The excess has to go. And I'm not even a hoarder! Just a steward of the keepsakes that I've inherited, and what few interests I've indulged in. The weeding out is a process best begun while one has the energy, don't you think? Not when we're on our sickbeds or deathbeds wishing we had done thus and such with our homes and belongings.

I guess I have this on my mind because I've let go of enough already that I'm getting closer to making the really tough decisions (from my perspective) on what goes and what stays. When I can look in my drawers and see "one layer" therein, and the same for my shelves, I will be one happy camper! (Even happier than I am now!)

Do I have any like-minded readers out there?

Be happy!


  1. A thought provoking post, Bess. My mother kept family history paperwork and everyone came to her for information. It's important to me and as an only child I'm the custodian of these archives. Likewise, items and heirlooms are treasured. I know from chats with our children that they will appreciate these items when my husband and I have passed on so I shall keep them. When I got sick last year the thought of doing some decluttering and simplifying our lifestyle was on my mind. I have been unable to do much about this because of being incapacitated. Many objects in our home have meaning for us and help us keep a sense of identity. Who knows ? - they might bring comfort if I develop a gradual loss of memory - that's if I live long enough. We just don't know and must leave the future in the Lord's hands. I believe that you have written down and published aspects of your life which I have not done. I think this must have been a help to you and you can let go and think of what will benefit your son in the future when you go to be with the Lord. As always thinking of you prayerfully dear friend.

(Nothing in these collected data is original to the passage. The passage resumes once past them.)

<file path="src/rtl/game_menu_pkg.sv">
// ---------------------------------------------------------------------------
// game_menu_pkg
// Purpose : shared types, encodings and small helper functions for the game
//           menu controller (state enum, vgaMUX encodings, wrap/saturate steps).
// Ports   : none (package).
// Build   : optional feature macro MENU_IDLE_TIMEOUT_EN is consumed by
//           game_menu_ctrl, not by this package.
// ---------------------------------------------------------------------------
package game_menu_pkg;

  // Life cycle of the controller: browse, hold cores in reset, run, tear down.
  typedef enum logic [1:0] {
    MENU   = 2'd0,
    LAUNCH = 2'd1,
    PLAY   = 2'd2,
    EXIT   = 2'd3
  } state_e;

  // vgaMUX encodings: 0 shows the menu background, game g shows on g+1.
  localparam logic [1:0] VGAMUX_MENU  = 2'd0;
  localparam logic [1:0] VGAMUX_GAME0 = 2'd1;

  // Menu cursor step: up decrements, down increments, both wrap; up+down cancel.
  function automatic logic [1:0] choice_step(input logic [1:0] cur,
                                             input logic [1:0] last,
                                             input logic       up,
                                             input logic       down);
    logic [1:0] res;
    res = cur;
    if (up && !down) begin
      if (cur == 2'd0) begin
        res = last;
      end else begin
        res = cur - 2'd1;
      end
    end else if (down && !up) begin
      if (cur == last) begin
        res = 2'd0;
      end else begin
        res = cur + 2'd1;
      end
    end else begin
      res = cur;
    end
    return res;
  endfunction

  // Speed step: left decrements, right increments, both saturate; left+right cancel.
  function automatic logic [3:0] speed_step(input logic [3:0] cur,
                                            input logic [3:0] min_v,
                                            input logic [3:0] max_v,
                                            input logic       left,
                                            input logic       right);
    logic [3:0] res;
    res = cur;
    if (left && !right) begin
      if (cur <= min_v) begin
        res = min_v;
      end else begin
        res = cur - 4'd1;
      end
    end else if (right && !left) begin
      if (cur >= max_v) begin
        res = max_v;
      end else begin
        res = cur + 4'd1;
      end
    end else begin
      res = cur;
    end
    return res;
  endfunction

endpackage

</file>
<file path="src/rtl/game_menu_ctrl_if.sv">
// ---------------------------------------------------------------------------
// game_menu_ctrl_if
// Purpose : bundles the debounced key levels coming from the game datapath and
//           the select/reset outputs going back to it.
// Signals : button_up/down/left/right, start_btn, exit   (datapath -> ctrl)
//           vgaMUX[1:0], choice[1:0], speedcontrol[3:0],
//           gamein_rst, game_active                       (ctrl -> datapath)
// Modports: master = the menu controller, slave = the datapath side.
// ---------------------------------------------------------------------------
interface game_menu_ctrl_if;
  logic       button_up;
  logic       button_down;
  logic       button_left;
  logic       button_right;
  logic       start_btn;
  logic       exit;
  logic [1:0] vgaMUX;
  logic [1:0] choice;
  logic [3:0] speedcontrol;
  logic       gamein_rst;
  logic       game_active;

  modport master (
    input  button_up, button_down, button_left, button_right, start_btn, exit,
    output vgaMUX, choice, speedcontrol, gamein_rst, game_active
  );

  modport slave (
    output button_up, button_down, button_left, button_right, start_btn, exit,
    input  vgaMUX, choice, speedcontrol, gamein_rst, game_active
  );
endinterface

</file>
<file path="src/rtl/edge_rise.sv">
// ---------------------------------------------------------------------------
// edge_rise
// Purpose : single-bit rising-edge detector; a held level yields one event.
// Ports   : clk    in  clock
//           rst_n  in  asynchronous active-low reset (history clears to 0)
//           level  in  debounced level
//           ev     out one-cycle pulse, level & ~previous level
// ---------------------------------------------------------------------------
module edge_rise (
  input  logic clk,
  input  logic rst_n,
  input  logic level,
  output logic ev
);

  logic level_q_r;

  // Level history used to spot the low-to-high transition.
  always_ff @(posedge clk or negedge rst_n) begin
    if (!rst_n) begin
      level_q_r <= 1'b0;
    end else begin
      level_q_r <= level;
    end
  end

  assign ev = level & ~level_q_r;

endmodule

</file>
<file path="src/rtl/game_menu_ctrl.sv">
// ---------------------------------------------------------------------------
// game_menu_ctrl
// Purpose : menu -> launch -> play -> exit sequencer driving the game datapath
//           select inputs (vgaMUX, choice, speedcontrol, gamein_rst).
// Ports   : sys_clk    in  system clock
//           sys_rst_n  in  asynchronous active-low reset
//           bus        game_menu_ctrl_if.master (key levels in, selects out)
// Build   : define MENU_IDLE_TIMEOUT_EN to return the menu cursor to entry 0
//           after IDLE_CYCLES cycles without a key event while in MENU.
// ---------------------------------------------------------------------------
module game_menu_ctrl
  import game_menu_pkg::*;
#(
  parameter int NUM_GAMES   = 2,
  parameter int RST_CYCLES  = 16,
  parameter int SPEED_MIN   = 1,
  parameter int SPEED_MAX   = 15,
`ifdef MENU_IDLE_TIMEOUT_EN
  parameter int SPEED_DEF   = 4,
  parameter int IDLE_CYCLES = 50000000
`else
  parameter int SPEED_DEF   = 4
`endif
) (
  input  logic             sys_clk,
  input  logic             sys_rst_n,
  game_menu_ctrl_if.master bus
);

  localparam logic [1:0] CHOICE_LAST = 2'(NUM_GAMES - 1);
  localparam logic [3:0] SPD_MIN     = 4'(SPEED_MIN);
  localparam logic [3:0] SPD_MAX     = 4'(SPEED_MAX);
  localparam logic [3:0] SPD_DEF     = 4'(SPEED_DEF);
  localparam int         LC_W        = $clog2(RST_CYCLES + 1);
  localparam logic [LC_W-1:0] LC_LAST = LC_W'(RST_CYCLES - 1);

  state_e            state_r,      state_nxt_s;
  logic [1:0]        game_r,       game_nxt_s;
  logic [1:0]        choice_r,     choice_nxt_s;
  logic [3:0]        speed_r,      speed_nxt_s;
  logic [LC_W-1:0]   launch_cnt_r, launch_cnt_nxt_s;
  logic [1:0]        vga_mux_r,    vga_mux_nxt_s;
  logic              gamein_rst_r, gamein_rst_nxt_s;
  logic              game_active_r, game_active_nxt_s;

  logic up_ev_s, down_ev_s, left_ev_s, right_ev_s, start_ev_s;

`ifdef MENU_IDLE_TIMEOUT_EN
  localparam int IDLE_W = $clog2(IDLE_CYCLES);
  localparam logic [IDLE_W-1:0] IDLE_LAST = IDLE_W'(IDLE_CYCLES - 1);
  logic [IDLE_W-1:0] idle_cnt_r, idle_cnt_nxt_s;
  logic              any_ev_s;
  assign any_ev_s = up_ev_s | down_ev_s | left_ev_s | right_ev_s | start_ev_s;
`endif

  edge_rise u_up    (.clk(sys_clk), .rst_n(sys_rst_n), .level(bus.button_up),    .ev(up_ev_s));
  edge_rise u_down  (.clk(sys_clk), .rst_n(sys_rst_n), .level(bus.button_down),  .ev(down_ev_s));
  edge_rise u_left  (.clk(sys_clk), .rst_n(sys_rst_n), .level(bus.button_left),  .ev(left_ev_s));
  edge_rise u_right (.clk(sys_clk), .rst_n(sys_rst_n), .level(bus.button_right), .ev(right_ev_s));
  edge_rise u_start (.clk(sys_clk), .rst_n(sys_rst_n), .level(bus.start_btn),    .ev(start_ev_s));

  // Next-state, menu registers and next-output values.
  always_comb begin
    state_nxt_s      = state_r;
    game_nxt_s       = game_r;
    choice_nxt_s     = choice_r;
    speed_nxt_s      = speed_r;
    launch_cnt_nxt_s = launch_cnt_r;
`ifdef MENU_IDLE_TIMEOUT_EN
    idle_cnt_nxt_s   = '0;
`endif
    case (state_r)
      MENU: begin
        speed_nxt_s = speed_step(speed_r, SPD_MIN, SPD_MAX, left_ev_s, right_ev_s);
        if (start_ev_s) begin
          // Launching wins over cursor movement seen on the same cycle.
          state_nxt_s      = LAUNCH;
          game_nxt_s       = choice_r;
          launch_cnt_nxt_s = '0;
        end else begin
          choice_nxt_s = choice_step(choice_r, CHOICE_LAST, up_ev_s, down_ev_s);
`ifdef MENU_IDLE_TIMEOUT_EN
          if (any_ev_s) begin
            idle_cnt_nxt_s = '0;
          end else if (idle_cnt_r == IDLE_LAST) begin
            choice_nxt_s   = 2'd0;
            idle_cnt_nxt_s = '0;
          end else begin
            idle_cnt_nxt_s = idle_cnt_r + 1'b1;
          end
`endif
        end
      end
      LAUNCH: begin
        if (bus.exit) begin
          state_nxt_s = MENU;
        end else if (launch_cnt_r == LC_LAST) begin
          state_nxt_s = PLAY;
        end else begin
          launch_cnt_nxt_s = launch_cnt_r + 1'b1;
        end
      end
      PLAY: begin
        if (bus.exit) begin
          state_nxt_s = EXIT;
        end else begin
          state_nxt_s = PLAY;
        end
      end
      EXIT: begin
        state_nxt_s = MENU;
      end
      default: begin
        state_nxt_s = MENU;
      end
    endcase

    // Outputs are derived from the state being entered so they register in step.
    if ((state_nxt_s == LAUNCH) || (state_nxt_s == PLAY)) begin
      vga_mux_nxt_s = game_nxt_s + VGAMUX_GAME0;
    end else begin
      vga_mux_nxt_s = VGAMUX_MENU;
    end
    gamein_rst_nxt_s  = (state_nxt_s != PLAY);
    game_active_nxt_s = (state_nxt_s == PLAY);
  end

  // State, menu registers and registered outputs.
  always_ff @(posedge sys_clk or negedge sys_rst_n) begin
    if (!sys_rst_n) begin
      state_r       <= MENU;
      game_r        <= 2'd0;
      choice_r      <= 2'd0;
      speed_r       <= SPD_DEF;
      launch_cnt_r  <= '0;
      vga_mux_r     <= VGAMUX_MENU;
      gamein_rst_r  <= 1'b1;
      game_active_r <= 1'b0;
    end else begin
      state_r       <= state_nxt_s;
      game_r        <= game_nxt_s;
      choice_r      <= choice_nxt_s;
      speed_r       <= speed_nxt_s;
      launch_cnt_r  <= launch_cnt_nxt_s;
      vga_mux_r     <= vga_mux_nxt_s;
      gamein_rst_r  <= gamein_rst_nxt_s;
      game_active_r <= game_active_nxt_s;
    end
  end

`ifdef MENU_IDLE_TIMEOUT_EN
  // Menu idle counter; held at zero outside MENU by the next-state default.
  always_ff @(posedge sys_clk or negedge sys_rst_n) begin
    if (!sys_rst_n) begin
      idle_cnt_r <= '0;
    end else begin
      idle_cnt_r <= idle_cnt_nxt_s;
    end
  end
`endif

  assign bus.vgaMUX       = vga_mux_r;
  assign bus.choice       = choice_r;
  assign bus.speedcontrol = speed_r;
  assign bus.gamein_rst   = gamein_rst_r;
  assign bus.game_active  = game_active_r;

endmodule

</file>
<file path="src/flat_wrapper.sv">
// flat-port wrapper written by rule: the top's interface ports become plain ports
module game_menu_ctrl_flat import game_menu_pkg::*;
#(
  parameter int NUM_GAMES   = 2,
  parameter int RST_CYCLES  = 16,
  parameter int SPEED_MIN   = 1,
  parameter int SPEED_MAX   = 15,

  parameter int SPEED_DEF   = 4

)
  (sys_clk, sys_rst_n, bus_button_up, bus_button_down, bus_button_left, bus_button_right, bus_start_btn, bus_exit, bus_vgaMUX, bus_choice, bus_speedcontrol, bus_gamein_rst, bus_game_active);
  game_menu_ctrl_if bus_i ();
  input  logic sys_clk;
  input  logic sys_rst_n;
  input wire logic [$bits(bus_i.button_up)-1:0] bus_button_up;
  input wire logic [$bits(bus_i.button_down)-1:0] bus_button_down;
  input wire logic [$bits(bus_i.button_left)-1:0] bus_button_left;
  input wire logic [$bits(bus_i.button_right)-1:0] bus_button_right;
  input wire logic [$bits(bus_i.start_btn)-1:0] bus_start_btn;
  input wire logic [$bits(bus_i.exit)-1:0] bus_exit;
  output wire logic [$bits(bus_i.vgaMUX)-1:0] bus_vgaMUX;
  output wire logic [$bits(bus_i.choice)-1:0] bus_choice;
  output wire logic [$bits(bus_i.speedcontrol)-1:0] bus_speedcontrol;
  output wire logic [$bits(bus_i.gamein_rst)-1:0] bus_gamein_rst;
  output wire logic [$bits(bus_i.game_active)-1:0] bus_game_active;
  assign bus_i.button_up = bus_button_up;
  assign bus_i.button_down = bus_button_down;
  assign bus_i.button_left = bus_button_left;
  assign bus_i.button_right = bus_button_right;
  assign bus_i.start_btn = bus_start_btn;
  assign bus_i.exit = bus_exit;
  assign bus_vgaMUX = bus_i.vgaMUX;
  assign bus_choice = bus_i.choice;
  assign bus_speedcontrol = bus_i.speedcontrol;
  assign bus_gamein_rst = bus_i.gamein_rst;
  assign bus_game_active = bus_i.game_active;
  game_menu_ctrl #(.NUM_GAMES(NUM_GAMES), .RST_CYCLES(RST_CYCLES), .SPEED_MIN(SPEED_MIN), .SPEED_MAX(SPEED_MAX), .SPEED_DEF(SPEED_DEF)) u_core (.sys_clk(sys_clk), .sys_rst_n(sys_rst_n), .bus(bus_i));
endmodule
</file>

  2. Hi Dearest Linda! I must apologize if this post seemed insensitive, and in retrospect I can see how it might to someone seriously ill. I should have mentioned that my son has told me he doesn't want anything. Plus he lives over 800 miles away. I have had many of my family's keepsakes since 1978, when they began coming my way. But I'm now being more particular about what I'm keeping. I'll still have plenty enough to make my house a home, and your comment about our treasured objects bringing us comfort as we age, and a sense of identity, is brilliant. Like you, for years I felt I was a custodian/guardian of my family's past. But our family is very small now; some only children in our family, too, and we have no first cousins and only one living uncle. I am not a grandmother and never will be. So if something isn't important to me anymore, I'm hoping someone else might like it. Linda, my prayer is that soon you will be well enough to do whatever it is you'd like to do. I'm only a bit limited because I can't lift a heavy weight (taking out the trash is about my limit) and my knees will only let me go up a ladder one time every now and then. But mostly it is the smaller, duplicate-type items that are going out the door. Well, I will stop here but might email you before long about just how astute you are! ;O) Blessings! Bess

  3. Bless you Bess for you thoughtful response to my comment. You are not at all insensitive my dear friend. On the contrary, you are a kind person doing what you feel best in your own personal situation.I meant to say, of course, our identity firstly is in being a child of God, which gives us so much comfort now and in the future. I have had problems in connecting to the internet as my connection was down during the last two days so I haven't been able to communicate with you. I'm connected again now and will keep in touch when I can. Every blessing my dear.